▶ Your goal: How many of the lines below hold the word "parameter"? Answer only with the number.

═════ Material for this exercise ═════

**config.mk**
```make
export PLATFORM = sky130hd
export DESIGN_NAME = aatb_merge
export DESIGN_NICKNAME = d
export VERILOG_FILES = /design/src/hw/rtl/aatb_pkg.sv /design/src/hw/rtl/aatb_merge.sv
export SDC_FILE = /design/constraint.sdc
export NUM_CORES = 1
export LEC_CHECK = 0
export BUFFER_PORTS_ARGS = -buffer_cell sky130_fd_sc_hd__buf_4
export CORE_ASPECT_RATIO = 1.2
export CORE_MARGIN = 3
export CORE_UTILIZATION = 50
export CTS_BUF_LIST = sky130_fd_sc_hd__clkbuf_4 sky130_fd_sc_hd__clkbuf_8
export CTS_CLUSTER_DIAMETER = 120
export DETAILED_ROUTE_END_ITERATION = 10
export GPL_TIMING_DRIVEN = 0
export PLACE_DENSITY = 0.77
export RECOVER_POWER = 50
export SKIP_LAST_GASP = 1
export SLEW_MARGIN = 20
export SYNTH_ARGS = -nofsm -noshare
export SYNTH_HDL_FRONTEND = slang
export SYNTH_SLANG_ARGS = --single-unit
```
**constraint.sdc**
```tcl
create_clock -name clk -period 6.17 [get_ports clk]
set_clock_uncertainty 0.15 [all_clocks]
set_input_delay 0.617 -clock clk [delete_from_list [all_inputs] [get_ports clk]]
set_output_delay 0.617 -clock clk [all_outputs]
set_load 0.02 [all_outputs]
```
**src/hw/rtl/aatb_pkg.sv**
```systemverilog
// Package: shared constants for the transformed-box bound core.
package aatb_pkg;

	localparam int COORD_WIDTH_DEF = 32;
	localparam int COEF_WIDTH_DEF  = 24;
	localparam int FRAC_BITS       = 16;
	localparam int NUM_LANES       = 3;

endpackage

```
**src/hw/rtl/aatb_merge.sv**
```systemverilog
// Merge: adds offset and lane terms exactly, then saturates both bounds.
module aatb_merge
	import aatb_pkg::*;
#(
	parameter int COORD_WIDTH = COORD_WIDTH_DEF,
	parameter int COEF_WIDTH  = COEF_WIDTH_DEF,
	localparam int TERM_WIDTH = COORD_WIDTH + COEF_WIDTH - FRAC_BITS,
	localparam int BASE_WIDTH = (TERM_WIDTH > COORD_WIDTH) ? TERM_WIDTH : COORD_WIDTH,
	localparam int SUM_WIDTH  = BASE_WIDTH + 3
) (
	input  logic                         clk,
	input  logic signed [COORD_WIDTH-1:0] offset_s2,
	input  logic signed [TERM_WIDTH-1:0]  term_lo_s2 [NUM_LANES],
	input  logic signed [TERM_WIDTH-1:0]  term_hi_s2 [NUM_LANES],
	output logic signed [COORD_WIDTH-1:0] new_min_s3,
	output logic signed [COORD_WIDTH-1:0] new_max_s3,
	output logic                         sat_s3
);

	logic signed [SUM_WIDTH-1:0] sum_lo;
	logic signed [SUM_WIDTH-1:0] sum_hi;
	logic signed [COORD_WIDTH-1:0] lo_clamped;
	logic signed [COORD_WIDTH-1:0] hi_clamped;
	logic lo_ovf;
	logic hi_ovf;

	localparam logic [COORD_WIDTH-1:0] MAX_VAL = {1'b0, {(COORD_WIDTH-1){1'b1}}};
	localparam logic [COORD_WIDTH-1:0] MIN_VAL = {1'b1, {(COORD_WIDTH-1){1'b0}}};

	always_comb begin
		sum_lo = SUM_WIDTH'(offset_s2);
		sum_hi = SUM_WIDTH'(offset_s2);
		for (int i = 0; i < NUM_LANES; i++) begin
			sum_lo = sum_lo + SUM_WIDTH'(term_lo_s2[i]);
			sum_hi = sum_hi + SUM_WIDTH'(term_hi_s2[i]);
		end
	end

	// overflow when bits above the result sign disagree with it
	assign lo_ovf = !((&sum_lo[SUM_WIDTH-1:COORD_WIDTH-1]) || !(|sum_lo[SUM_WIDTH-1:COORD_WIDTH-1]));
	assign hi_ovf = !((&sum_hi[SUM_WIDTH-1:COORD_WIDTH-1]) || !(|sum_hi[SUM_WIDTH-1:COORD_WIDTH-1]));

	assign lo_clamped = lo_ovf ? (sum_lo[SUM_WIDTH-1] ? MIN_VAL : MAX_VAL)
	                           : sum_lo[COORD_WIDTH-1:0];
	assign hi_clamped = hi_ovf ? (sum_hi[SUM_WIDTH-1] ? MIN_VAL : MAX_VAL)
	                           : sum_hi[COORD_WIDTH-1:0];

	always_ff @(posedge clk) begin
		new_min_s3 <= lo_clamped;
		new_max_s3 <= hi_clamped;
		sat_s3     <= lo_ovf | hi_ovf;
	end

endmodule
```
==> Word level (Yosys, flattened, before mapping) <==
Index checks and enable logic that the tools add are counted.
{ "op_classes": {"addsub": 6, "n_mul": 0, "n_div": 0, "n_lt_le_gt_ge": 0, "n_eq_ne": 0, "n_shift": 0, "muxes": 4, "n_bitwise": 1, "n_reduce_logical": 10} }
{ "op_table": {"columns": ["operator", "n"], "rows": [
  ["32-bit 2-to-1 mux", 4],
  ["42-bit by 40-bit adder with 43-bit output", 2],
  ["41-bit by 40-bit adder with 42-bit output", 2],
  ["32-bit by 40-bit adder with 41-bit output", 2],
  ["12-bit AND reduction", 2],
  ["12-bit OR reduction", 2],
  ["1-bit zero test", 4],
  ["1-bit logical OR", 2],
  ["1-bit OR", 1]
]} }
{ "word_totals": {"register_bits": 65, "latch_bits": 0, "ramBits": 0, "rom_bits": 0, "input_bits": 273, "wordCells": 24, "memories": 0} }

==> Longest topological paths before layout <==
{ "logic_depth": {"ltp_word": 8, "ltp_mapped": 17, "depth_no_buf": 16} }

==> Least setup slack after synthesis <==
Ideal clock, no wire load.
{ "synth_timing": {"path_kind": "input-to-reg", "start": "in offset_s2[1]", "end": "reg new_min_s3[0]", "arrival_time_ns": 4.450, "path_slack_ns": 1.456, "stages": 17, "path_cell_list": "inv_1 > fa_1 > fa_1 > inv_1 > ha_1 > fa_1 > a211oi_1 > o21ai_1 > o221ai_1 > a211oi_1 > or3_1 > nand3_1 > a2111oi_0 > and4_1 > a31o_2 > buf_4 > a21o_1"} }
{ "synth_via": {"elab_chain_len": 7} }
{ "synth_rtl": {"columns": ["element", "line", "source"], "rows": [
  ["start: declaration", "aatb_merge.sv:12", "input logic signed [COORD_WIDTH-1:0] offset_s2,"],
  ["32-bit by 40-bit adder with 41-bit output *", "aatb_merge.sv:34", "sum_lo = sum_lo + SUM_WIDTH'(term_lo_s2[i]);"],
  ["41-bit by 40-bit adder with 42-bit output *", "aatb_merge.sv:34", null],
  ["42-bit by 40-bit adder with 43-bit output *", "aatb_merge.sv:34", null],
  ["12-bit OR reduction", "aatb_merge.sv:40", "assign lo_ovf = !((&sum_lo[SUM_WIDTH-1:COORD_WIDTH-1]) || !(|sum_lo[SUM_WIDTH-1:COORD_WIDTH-1]));"],
  ["1-bit zero test", "aatb_merge.sv:40", null],
  ["1-bit logical OR", "aatb_merge.sv:40", null],
  ["32-bit 2-to-1 mux *", "aatb_merge.sv:43", "assign lo_clamped = lo_ovf ? (sum_lo[SUM_WIDTH-1] ? MIN_VAL : MAX_VAL)"],
  ["via lo_clamped[0]", "aatb_merge.sv:22", "logic signed [COORD_WIDTH-1:0] lo_clamped;"],
  ["end signal: assignment", "aatb_merge.sv:49", "new_min_s3 <= lo_clamped;"],
  ["end: declaration", "aatb_merge.sv:15", "output logic signed [COORD_WIDTH-1:0] new_min_s3,"]
]} }
Mark *: on every way through the listed nets, which the timed path passes. The rest lies on a longest branch.

==> Worst setup path in the final report <==
{ "layout_timing": {"start": "in offset_s2[31]", "end": "reg new_min_s3[4]"} }
Same word-level chain as after synthesis.

==> impl_metrics.env <==
export IMPL_hp_class="input port to flop"
export IMPL_drive_gt1_share_pct=19.8
export IMPL_cp_top_family="simple AND/OR/NAND/NOR gates"
export IMPL_fillCellCount=2134
export IMPL_placementRows=61
export IMPL_total_power_uw=5140
export IMPL_htree_levels=3
export IMPL_numCtsBuffers=9
export IMPL_design_die_area_sq_um=26000
export IMPL_top_layer="met5"
export IMPL_critPathArrivalTime_ps=5710
export IMPL_synth_edff_count=0
export IMPL_ant_nets=0
export IMPL_yosys_area_share_simple_pct=12.5
export IMPL_cts_clk_slew_worst_paths_ps=80
export IMPL_syn_num_nets=2018
export IMPL_end_kind="flop"
export IMPL_grt_pass1_wl_um=62100
export IMPL_cts_setup_buffers=0
export IMPL_drt_iter0_markers=557
export IMPL_setup_viol=0
export IMPL_wl_met2_um=19200
export IMPL_maxSlewViolCount=0
export IMPL_maxCapViolCount=0
export IMPL_yosys_mux_area_fraction_pct=0.0830
export IMPL_antenna_found_initial=7
export IMPL_wl_met3_um=3260
export IMPL_area_delta_synth_final_pct=23.9
export IMPL_nets=2366
export IMPL_cp_required_ps=6320
export IMPL_die_height_um=176
export IMPL_synth_largest_area_cell="fa_1"
export IMPL_wl_met1_um=15700
export IMPL_synth_cell_type_count=79
export IMPL_fin_crit_sh_pct=90.1
export IMPL_place_area_sq_um=15000
export IMPL_ios=338
export IMPL_tightest_slew_ps=644
export IMPL_synthFlopType="dfxtp_1"
export IMPL_routed_wl_um=40400
export IMPL_fin_setup_tns_ps=0
export IMPL_ctsResizeCount=0
export IMPL_synth_seq_cells=65
export IMPL_crit_chain="buf_4 -> inv_1 -> fa_1 -> inv_1 -> fa_1 -> ha_1 -> clkbuf_1 -> nand4_1 -> nor4_1 -> o311ai_0 -> a31oi_1 -> nor3_1 -> nor3_1 -> nand4bb_1 -> nor4_1 -> a31o_2 -> buf_4 -> a21o_1"
export IMPL_gp_congestion=0.949
export IMPL_syn_cell_area_sq_um=12100
export IMPL_cts_sinks=65
export IMPL_slowest_delay_ps=630
export IMPL_cts_hold_fix_buffers=0
export IMPL_grt_util_all_layers_pct=30.7
export IMPL_worstHoldPathCells=3
export IMPL_holdPathEnd="new_min_s3[0]"
export IMPL_core_area_sq_um=23400
export IMPL_synthCells=1499
export IMPL_port_buffers=337
export IMPL_cts_tree="built"
export IMPL_synth_seq_area_share_pct=10.8
export IMPL_synth_area_leaders="fa_1 27%, inv_1 12%, dfxtp_1 11%, ha_1 8.7%, a21o_1 4.9%"
export IMPL_status="complete, no violations"
export IMPL_place_detailed_hpwl_um=36200
export IMPL_worstSetupPathType="input port to flop"
export IMPL_relSlewSlack_pct=56.6
export IMPL_ir_drop_v=0.000166
export IMPL_cts_root_buf="clkbuf_8"
export IMPL_power_leakage_uw=0.00789
export IMPL_critPathMaxFanout=11
export IMPL_cp_slowest_cell="fa_1"
export IMPL_worst_path_buf_inv=5
export IMPL_dr_pass1_iters=6
export IMPL_grt_max_degree=12
export IMPL_cts_buffer_depth=2
export IMPL_vias=11500
export IMPL_syn_area_per_cell_sq_um=8.05
export IMPL_synth_top_family_by_area="adder cells"
export IMPL_start_util_pct=51.5
export IMPL_ys_async_sr_fraction_pct=0
export IMPL_wire_per_inst_um=18.6
export IMPL_final_cell_area_sq_um=14900
export IMPL_grt_pass1_vias=11700
export IMPL_min_period_ps=5560
export IMPL_yosysWarnings=0
export IMPL_detail_route_vias_per_cell=5.32
export IMPL_seqCellArea_sq_um=1300
export IMPL_synth_adder_area_share_pct=35.6
export IMPL_die_x_um=148
export IMPL_synth_compound_area_share_pct=21.2
export IMPL_start_kind="input port"
export IMPL_synth_xor_area_share_pct=5.13
export IMPL_gr_total_overflow=0
export IMPL_rsz0062_at_grt="false"
export IMPL_n_antenna_cell=0
export IMPL_multi_input_area_sq_um=8990
export IMPL_powerDensity_nw_per_um2=344
export IMPL_timing_fmax_mhz=180
export IMPL_hold_viol_final=0
export IMPL_drc=0
export IMPL_hold_start="term_lo_s2[80]"
export IMPL_synth_top_area_share_pct=26.9
export IMPL_final_util_pct=63.8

═════

▶ Exercise output: 2